Wystarczy, że następna Komisja Europejska inaczej podejdzie do kwestii uchodźców i dzisiejsze poczucie jedności powróci do dawnych kolein: trochę się będziemy zgadzać ze sobą, a trochę nie. Orbanowe 65 milionów Wyszehradzian marzących o kontrrewolucji kulturalnej to mit nie gorszy niż opowieści o jednym europejskim narodzie. Żeby się o tym przekonać wystarczyłoby przedstawić ideę kontrrewolucji najbardziej zlaicyzowanym w Europie i tradycyjnie wykazującym rezerwę do tradycji katolickiej Czechom.
Krynicka dyskusja Jarosława Kaczyńskiego i Viktora Orbana była wyjątkowa. Po pierwsze – interesująca – nawet przeciwnicy obu liderów słuchali jej bez ziewania, a to się na konferencjach liczy. Po drugie dlatego, że za familiarną rozmową skryły się różne podejścia.
Orban mówił o kontrrewolucji i koncentrował się na kwestiach ideologicznych, religijnych i tożsamościowych. Kilkakrotnie pokazywał wyjście Wielkiej Brytanii z Unii jako szansę. Kaczyński czujnie zareagował, zaproponował rewolucję zamiast kontrrewolucji i skupił się na strukturze Unii Europejskiej. Rozważał, czy Niemcy, by ratować UE są zdolne do podobnego wysiłku finansowego wobec kryzysu, jak przy odbudowie NRD. Jeśli nie – proponował zmiany strukturalne.

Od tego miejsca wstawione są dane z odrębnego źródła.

$ cat src/rtl/updown_sweep_ctrl.sv
// -----------------------------------------------------------------------------
// updown_sweep_ctrl
//
// Control FSM placed directly in front of a free-running 3-bit up/down counter.
// The counter has no enable and steps every cycle, so this block steers it
// with up_down and holds it at 0 through cnt_rst whenever no sweep is active.
// On an accepted start it makes the counter run a triangle wave between the
// captured bounds lo and hi for n_sweeps complete lo->hi->lo sweeps.
//
// Ports
//   clk        in   clock, rising edge
//   reset      in   synchronous, active-high reset
//   start      in   request pulse, only looked at in IDLE
//   lo, hi     in   [2:0] sweep bounds, captured on an accepted start
//   n_sweeps   in   [SWEEPS_W-1:0] sweeps requested, captured on accepted start
//   cnt_in     in   [2:0] current counter value (counter out)
//   up_down    out  counter direction, 1 = up (combinational)
//   cnt_rst    out  counter reset (combinational, includes reset)
//   busy       out  high while a sweep run is in progress
//   done       out  one-cycle pulse after the last sweep completes
//   err        out  registered one-cycle pulse on a rejected start
//   sweep_cnt  out  [SWEEPS_W-1:0] sweeps completed in the current/last run
// -----------------------------------------------------------------------------
module updown_sweep_ctrl #(
    parameter int SWEEPS_W = 4
) (
    input  logic                clk,
    input  logic                reset,
    input  logic                start,
    input  logic [2:0]          lo,
    input  logic [2:0]          hi,
    input  logic [SWEEPS_W-1:0] n_sweeps,
    input  logic [2:0]          cnt_in,
    output logic                up_down,
    output logic                cnt_rst,
    output logic                busy,
    output logic                done,
    output logic                err,
    output logic [SWEEPS_W-1:0] sweep_cnt
);

    typedef enum logic [2:0] {
        ST_IDLE  = 3'd0,
        ST_PRIME = 3'd1,
        ST_UP    = 3'd2,
        ST_DOWN  = 3'd3,
        ST_DONE  = 3'd4
    } state_t;

    state_t              state_r;
    state_t              next_state_s;
    logic [2:0]          lo_r;
    logic [2:0]          hi_r;
    logic [SWEEPS_W-1:0] n_r;
    logic [SWEEPS_W-1:0] sweep_cnt_r;
    logic                err_r;

    logic                params_ok_s;
    logic                start_ok_s;
    logic                start_bad_s;
    logic                at_lo_s;
    logic                at_hi_s;
    logic [SWEEPS_W-1:0] turn_cnt_s;
    logic                final_turn_s;
    logic                cnt_rst_state_s;

    // A request is only legal with a non-empty range and at least one sweep.
    assign params_ok_s  = (lo < hi) && (n_sweeps != {SWEEPS_W{1'b0}});
    assign start_ok_s   = (state_r == ST_IDLE) && start && params_ok_s;
    assign start_bad_s  = (state_r == ST_IDLE) && start && !params_ok_s;

    assign at_lo_s      = (cnt_in == lo_r);
    assign at_hi_s      = (cnt_in == hi_r);

    // Sweep count as it will be after the turn at lo; it never exceeds n_r
    // because a turn that reaches n_r ends the run.
    assign turn_cnt_s   = sweep_cnt_r + {{(SWEEPS_W-1){1'b0}}, 1'b1};
    assign final_turn_s = (state_r == ST_DOWN) && at_lo_s && (turn_cnt_s == n_r);

    // Reset forces the counter to 0 in the same cycle, before the FSM reacts.
    assign cnt_rst      = reset | cnt_rst_state_s;
    assign sweep_cnt    = sweep_cnt_r;
    assign err          = err_r;

    // State register.
    always_ff @(posedge clk) begin
        if (reset) begin
            state_r <= ST_IDLE;
        end else begin
            state_r <= next_state_s;
        end
    end

    // Next-state logic; turn decisions use the live cnt_in so no overshoot.
    always_comb begin
        next_state_s = state_r;
        case (state_r)
            ST_IDLE: begin
                if (start_ok_s) begin
                    next_state_s = ST_PRIME;
                end else begin
                    next_state_s = ST_IDLE;
                end
            end
            ST_PRIME: begin
                if (at_lo_s) begin
                    next_state_s = ST_UP;
                end else begin
                    next_state_s = ST_PRIME;
                end
            end
            ST_UP: begin
                if (at_hi_s) begin
                    next_state_s = ST_DOWN;
                end else begin
                    next_state_s = ST_UP;
                end
            end
            ST_DOWN: begin
                if (at_lo_s) begin
                    if (final_turn_s) begin
                        next_state_s = ST_DONE;
                    end else begin
                        next_state_s = ST_UP;
                    end
                end else begin
                    next_state_s = ST_DOWN;
                end
            end
            ST_DONE: begin
                next_state_s = ST_IDLE;
            end
            default: begin
                next_state_s = ST_IDLE;
            end
        endcase
    end

    // Output decode; defaults describe the safe idle condition (counter held).
    always_comb begin
        up_down         = 1'b1;
        cnt_rst_state_s = 1'b1;
        busy            = 1'b0;
        done            = 1'b0;
        case (state_r)
            ST_IDLE: begin
                cnt_rst_state_s = 1'b1;
            end
            ST_PRIME: begin
                busy            = 1'b1;
                cnt_rst_state_s = 1'b0;
            end
            ST_UP: begin
                busy            = 1'b1;
                cnt_rst_state_s = 1'b0;
                if (at_hi_s) begin
                    up_down = 1'b0;
                end else begin
                    up_down = 1'b1;
                end
            end
            ST_DOWN: begin
                busy = 1'b1;
                if (at_lo_s) begin
                    // Turn back up, or on the last sweep park the counter at 0.
                    up_down         = 1'b1;
                    cnt_rst_state_s = final_turn_s;
                end else begin
                    up_down         = 1'b0;
                    cnt_rst_state_s = 1'b0;
                end
            end
            ST_DONE: begin
                done            = 1'b1;
                cnt_rst_state_s = 1'b1;
            end
            default: begin
                cnt_rst_state_s = 1'b1;
            end
        endcase
    end

    // Run parameters, frozen for the whole run once a start is accepted.
    always_ff @(posedge clk) begin
        if (reset) begin
            lo_r <= 3'd0;
            hi_r <= 3'd0;
            n_r  <= {SWEEPS_W{1'b0}};
        end else if (start_ok_s) begin
            lo_r <= lo;
            hi_r <= hi;
            n_r  <= n_sweeps;
        end else begin
            lo_r <= lo_r;
            hi_r <= hi_r;
            n_r  <= n_r;
        end
    end

    // Completed-sweep counter: cleared on accepted start, held after done.
    always_ff @(posedge clk) begin
        if (reset) begin
            sweep_cnt_r <= {SWEEPS_W{1'b0}};
        end else if (start_ok_s) begin
            sweep_cnt_r <= {SWEEPS_W{1'b0}};
        end else if ((state_r == ST_DOWN) && at_lo_s) begin
            sweep_cnt_r <= turn_cnt_s;
        end else begin
            sweep_cnt_r <= sweep_cnt_r;
        end
    end

    // Rejected-start flag, high for exactly the cycle after the bad request.
    always_ff @(posedge clk) begin
        if (reset) begin
            err_r <= 1'b0;
        end else begin
            err_r <= start_bad_s;
        end
    end

endmodule
$ cat config.mk
export PLATFORM = sky130hd
export DESIGN_NAME = updown_sweep_ctrl
export DESIGN_NICKNAME = d
export VERILOG_FILES = /design/src/rtl/updown_sweep_ctrl.sv
export SDC_FILE = /design/constraint.sdc
export NUM_CORES = 1
export LEC_CHECK = 0
export CAP_MARGIN = 5
export CELL_PAD_IN_SITES_DETAIL_PLACEMENT = 0
export CELL_PAD_IN_SITES_GLOBAL_PLACEMENT = 1
export CORE_MARGIN = 3
export CORE_UTILIZATION = 30
export CTS_CLUSTER_DIAMETER = 150
export CTS_CLUSTER_SIZE = 16
export DETAILED_ROUTE_END_ITERATION = 6
export GPL_TIMING_DRIVEN = 0
export HOLD_SLACK_MARGIN = 0.06
export PLACE_DENSITY = 0.75
export SLEW_MARGIN = 40
export SYNTH_ARGS = -nofsm -noshare
export SYNTH_HDL_FRONTEND = slang
export SYNTH_SLANG_ARGS = --single-unit
$ cat constraint.sdc
create_clock -name clk -period 2 [get_ports clk]
set_input_delay 0.5 -clock clk [delete_from_list [all_inputs] [get_ports clk]]
set_output_delay 0.5 -clock clk [all_outputs]
set_load 0.005 [all_outputs]
## Word level (Yosys, flattened, before mapping)

Index checks and enable logic that the tools add are counted.

- Bits in registers: 18
- Bits of input ports: 16

- Reduce and logical (&&, ||, !) cells: 12
- Bitwise operators: 1
- $lt $le $gt $ge: 1
- Add/sub/neg operators: 1
- Muxes and demuxes: 13
- Eq/ne operators: 7

Operators with widths:

| operator | number |
|---|---|
| case mux 3 bit (4 select lines) | 1 |
| two-way mux 1 bit | 7 |
| equality test 3 x 2 -> 1 bit, second input constant | 2 |
| equality test 3 bit | 2 |
| logical AND 1 bit | 6 |
| two-way mux 3 bit | 2 |
| adder 4 x 1 -> 4 bit, second input constant | 1 |
| equality test 4 bit | 1 |
| case mux 1 bit (2 select lines) | 2 |
| nonzero test 4 bit | 1 |
| OR reduction 2 bit | 2 |
| equality test 3 x 1 -> 1 bit, second input constant | 1 |
| equality test 3 bit, second input constant | 1 |
| zero test 3 bit | 1 |
| < comparator 3 bit | 1 |
| OR reduction 3 bit | 1 |
| two-way mux 2 bit | 1 |
| zero test 1 bit | 1 |
| bitwise OR 1 bit | 1 |

## Logic depth before layout (Yosys ltp)

- Depth in word-level cells: 6
- Gate-level depth with buffers: 6
- Gate-level depth less buffers: 5

## Worst setup path after synthesis

Ideal clock, no wire load.

- Path type: input port to flip-flop
- Start: in start
- End: reg hi_r[0]
- Path slack: 0.041 ns
- Stages on the path: 5
- Setup time: 0.072 ns
- Data required time: 1.928 ns
- Buffers on the path: 1
- Data arrival time: 1.887 ns
- Path through: or4b_1 or3_4 a21oi_4 buf_8 mux2i_1

- Word-level cells in the longest chain between the ends: 2

Ends and longest elaborated chain:

| element | RTL line | RTL |
|---|---|---|
| from (decl) | 29 | `input logic start,` |
| logical AND 1 bit (2 in series) | 69 | `assign start_ok_s = (state_r == ST_IDLE) && start && params_ok_s;` |
| to (signal assigned) | 191 | `hi_r <= hi;` |
| to (signal assigned) | 195 | `hi_r <= hi_r;` |
| to (decl) | 53 | `logic [2:0] hi_r;` |

Every way passes these cells.
A chain may end at the register's enable or synchronous reset.

## Worst setup path in the final report

- Start: in cnt_in[0]
- End: out cnt_rst

- Word-level cells in the longest chain between the ends: 6

Ends and longest elaborated chain:

| element | RTL line | RTL |
|---|---|---|
| from (decl) | 33 | `input logic [2:0] cnt_in,` |
| equality test 3 bit * | 72 | `assign at_lo_s = (cnt_in == lo_r);` |
| logical AND 1 bit (2 in series) | 78 | `assign final_turn_s = (state_r == ST_DOWN) && at_lo_s && (turn_cnt_s == n_r);` |
| two-way mux 1 bit * | 164 | `if (at_lo_s) begin` |
| case mux 1 bit (2 select lines) * | 145 | `case (state_r)` |
| bitwise OR 1 bit * | 81 | `assign cnt_rst = reset \| cnt_rst_state_s;` |
| to (decl) | 35 | `output logic cnt_rst,` |

Every way passes the cells marked *; elsewhere a longest branch is shown, timed or not.

==> summary.md <==
| Metric | Value |
|---|---|
| Initial antenna violation count | `0` |
| Relative slew slack | `74.6%` |
| Clk pwr share | `23.3%` |
| CP bufs+invs | `2` |
| Clock Pin Slew Worst Setup and Hold Paths | `0.10 ns` |
| Final ANT Viol Nets | `0` |
| P&R area growth vs syn | `51.0%` |
| Antenna cells | `0` |
| Min-Delay Path Class | `flip-flop to flip-flop` |
| IO Port Bufs | `23` |
| Failing checks | `negative setup slack` |
| Vias | `938` |
| WP data required | `1.50 ns` |
| Inserted Clock Buffers | `3` |
| Reg-to-reg slack, setup | `0.06 ns` |
| Post-synth top area share | `34.9%` |
| Register area share after synthesis | `34.9%` |
| Hold Startpoint | `hi_r[0]$_SDFFE_PP0P_` |
| Peak VDD IR | `0.000249 V` |
| # setup viols final | `1` |
| Post-route setup slack | `-0.0722 ns` |
| CORE AREA | `3180 µm²` |
| First-pass GRT wire length | `4.20 mm` |
| Worst Setup SP | `cnt_in[0]` |
| Drt wl/cell | `13.1 µm` |
| CTS root buf | `clkbuf_4` |
| Final hold vios | `0` |
| Ys Warns | `0` |
| DIE WIDTH | `64.7 µm` |
| CTS tree | `yes` |
| Crit path cell chain | `dlygate4sd2_1, xnor2_2, and4_4, nand4_1, nand3b_1, buf_2` |
| Yosys reg bits | `18` |
| Crit path max-delay cell type | `dlygate4sd2_1` |
| RSZ-0062 raised after global routing | `yes` |
| Number of synthesized flops with an enable pin | `0` |
| Remaining DRCs | `0` |
| Leading area contributor after synthesis | `dfxtp_1` |
| CP top delay family | `simple AND/OR/NAND/NOR gates` |
| Die area | `4190 µm²` |
| Pleak | `0.000626 µW` |
| Crit path capture type | `output pin` |
| Internal | `583 µW` |
| Tmin final | `2.07 ns` |
| Mean Syn Cell Area | `9.48 µm²` |
| Pin count of the biggest net entering global routing | `11` |
| Hold WS | `0.499 ns` |
| MaxCap Viol Count | `0` |
| Worst slew pin tran | `0.377 ns` |
| GP Congestion | `0.721` |
| Sw Share | `27.8%` |
| RR Startpoint | `state_r[0]$_SDFF_PP0_` |
| Crit Path Max Fanout | `3` |
| Register share of total power | `48.6%` |
| Clock skew | `0.00274 ns` |
| Ys flop type | `dfxtp_1` |
| Largest stage delay, worst path | `0.28 ns` |
| Netlist cell types | `30` |
| Vias in the first global route | `932` |
| Final Util | `49.1%` |
| Initial Util | `32.5%` |
| Pwr/cell area | `518 nW/µm²` |
| Crit path DAT | `1.57 ns` |
| Ratio of cells with drive above 1 in the final layout | `29.8%` |
| Vias per inst | `4.81` |
| DRT Pass-1 Iters | `4` |
| Total GRT Usage | `13.1%` |
| Most frequent cell after synthesis | `nand2b_1` |
| Mapped Cells | `109` |
| Die height | `64.7 µm` |
| DR iter-0 viols | `37` |
| Io pins | `25` |
| Combinational share of power | `28.1%` |
| Syn Std Cell Area | `1030 µm²` |
| Final Power | `808 µW` |
| Fmax achieved | `483 MHz` |
| Final wirelength | `2.56 mm` |
| Post-synth ARST share | `0%` |
| GR Overflow Total | `0` |
| Sink Count | `18` |
| Status | `finished with violations` |
| CTS H-tree lvls | `1` |
| Worst setup SP type | `input pin` |
| Synth Net Count | `128` |
| CTS Buffer Depth | `2` |
| Synth cell count leaders | `21 x nand2b_1, 18 x dfxtp_1, 11 x mux2i_1, 8 x xnor2_1, 6 x nor2_1` |
| Row count | `20` |
| Fin crit share | `104%` |
| Slew Limit Fails | `0` |
| Nets | `172` |
| Clk_lat worst skew | `0.30 ns` |
| Cts hold-fix bufs | `0` |
| Setup CP Type | `input pin to output pin` |
| Synth top area cells | `dfxtp_1 35%, nand2b_1 13%, mux2i_1 11%, xnor2_1 6.8%, xor2_1 4.2%` |
| P_sw | `225 µW` |
-- sequential cells by signal (all words and copies together), names as in the netlist --
| signal | flops |
|---|---|
| err | 1 |
| hi_r | 3 |
| lo_r | 3 |
| state_r | 3 |
| sweep_cnt | 4 |
| n_r | 4 |
-- cells in the final DEF, fill, tap and decap left out, types with 4 or more instances in the layout --
master and count:
dfxtp_1 12, nand2b_1 21, dfxtp_2 4, mux2i_1 11, nor2_1 5, buf_4 13, xor2_1 4, xnor2_2 5
clkdlybuf4s50_1 17
-- path summary, 6_finish.rpt --
check,end,depth (start not counted)
worst max-delay path,cnt_rst,6
worst min-delay path,hi_r[0]$_SDFFE_PP0P_,2
worst max register to register,sweep_cnt[0]$_SDFFE_PP0N_,6
worst min register to register,hi_r[0]$_SDFFE_PP0P_,2
-- power by group through the flow --
| stage | Sequential, µW | Combinational (µW) | Clock [µW] |
|---|---|---|---|
| after floorplan | 397 | 108 | 0 |
| after global placement | 399 | 167 | 0 |
| after detailed placement | 400 | 170 | 0 |
| after CTS | 392 | 214 | 187 |
| after global routing | 396 | 245 | 209 |
| final | 393 | 227 | 188 |
-- cell type report --
cell class / count / area (µm²)
Sequential cell: 18 / 373
Multi-Input combinational cell: 84 / 709
Clock buffer: 3 / 22.5
Fill cell: 311 / 1620
Buffer: 4 / 27.5
Tap cell: 44 / 55.1
Inverter: 3 / 11.3
Timing Repair Buffer: 39 / 362
-- kinds of logic (layout without fill, tap and decap cells) --
group                      Yosys count  after routing  share of synthesized area [%]
and+or+nand+nor                     46             46                           27.2
DFF                                 18             18                           34.9
xor gates and xnor gates            13             13                           11.0
AOI/OAI and AO/OA                   11             11                           8.96
muxes                               11             11                           10.7
buffers and inverters                7             49                           3.63
adders and majority gates            3              3                           3.63
-- worst min-delay path, stage by stage (launching register included) --
cell and delay [ns]:
dfxtp_1 0.33, nand2b_1 0.07, mux2i_1 0.06
-- routing by layer --
layer,track usage (%),up-vias,routed length [µm]
met3,3.12,4,109
met2,20.1,20,1180
met1,16.5,446,1210
met5,0,-,0
met4,7.92,0,55
li1,-,468,-
-- stage by stage --
stage / cells / worst slack, ns / area [µm²] / setup TNS [ns]
after global routing: 195 / -0.203 / 1560 / -0.205
after CTS: 192 / -0.0505 / 1500 / -0.0505
after floorplan: 109 / 0.0413 / 1030 / 0
after detailed placement: 176 / -0.748 / 1320 / -8.77
final: 195 / -0.0722 / 1560 / -0.0722
after global placement: 176 / -0.713 / 1320 / -8.80
-- timing repair --
item	in CTS	in global routing
endpoints found under the setup margin	17	18
pin swaps	9	10
buffers inserted	12	3
hold endpoints to repair	0	0
resized for setup	27	13
cloned	1	0
(Power assumes the default switching activity.)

Tu dochodzimy do sedna problemu. Pomysłów jest wiele, a czas ucieka. Zmiana traktatu nie zaczyna się wtedy, gdy szefowie państw przy kamerach siadają do negocjacji. Jeśli traktat ma być zmieniony – to gdzieś już się o tym myśli i dyskutuje. Tym bardziej pomysły rządu PiS dawno powinny być spisane w formie wstępnego dokumentu i paru konkretów.
Tak jak rodzące się na Zachodzie idee zacieśnienia integracji mają licznych amatorów w Polsce, tak pomysły renacjonalizacji Unii znajdą miłośników na Zachód od Odry i południe od Karpat. Zmiany w Unii – jeśli do nich dojdzie – powstaną ze skrzyżowania różnych punktów widzenia. Polska prawica nie znajdzie już wsparcia w torysach.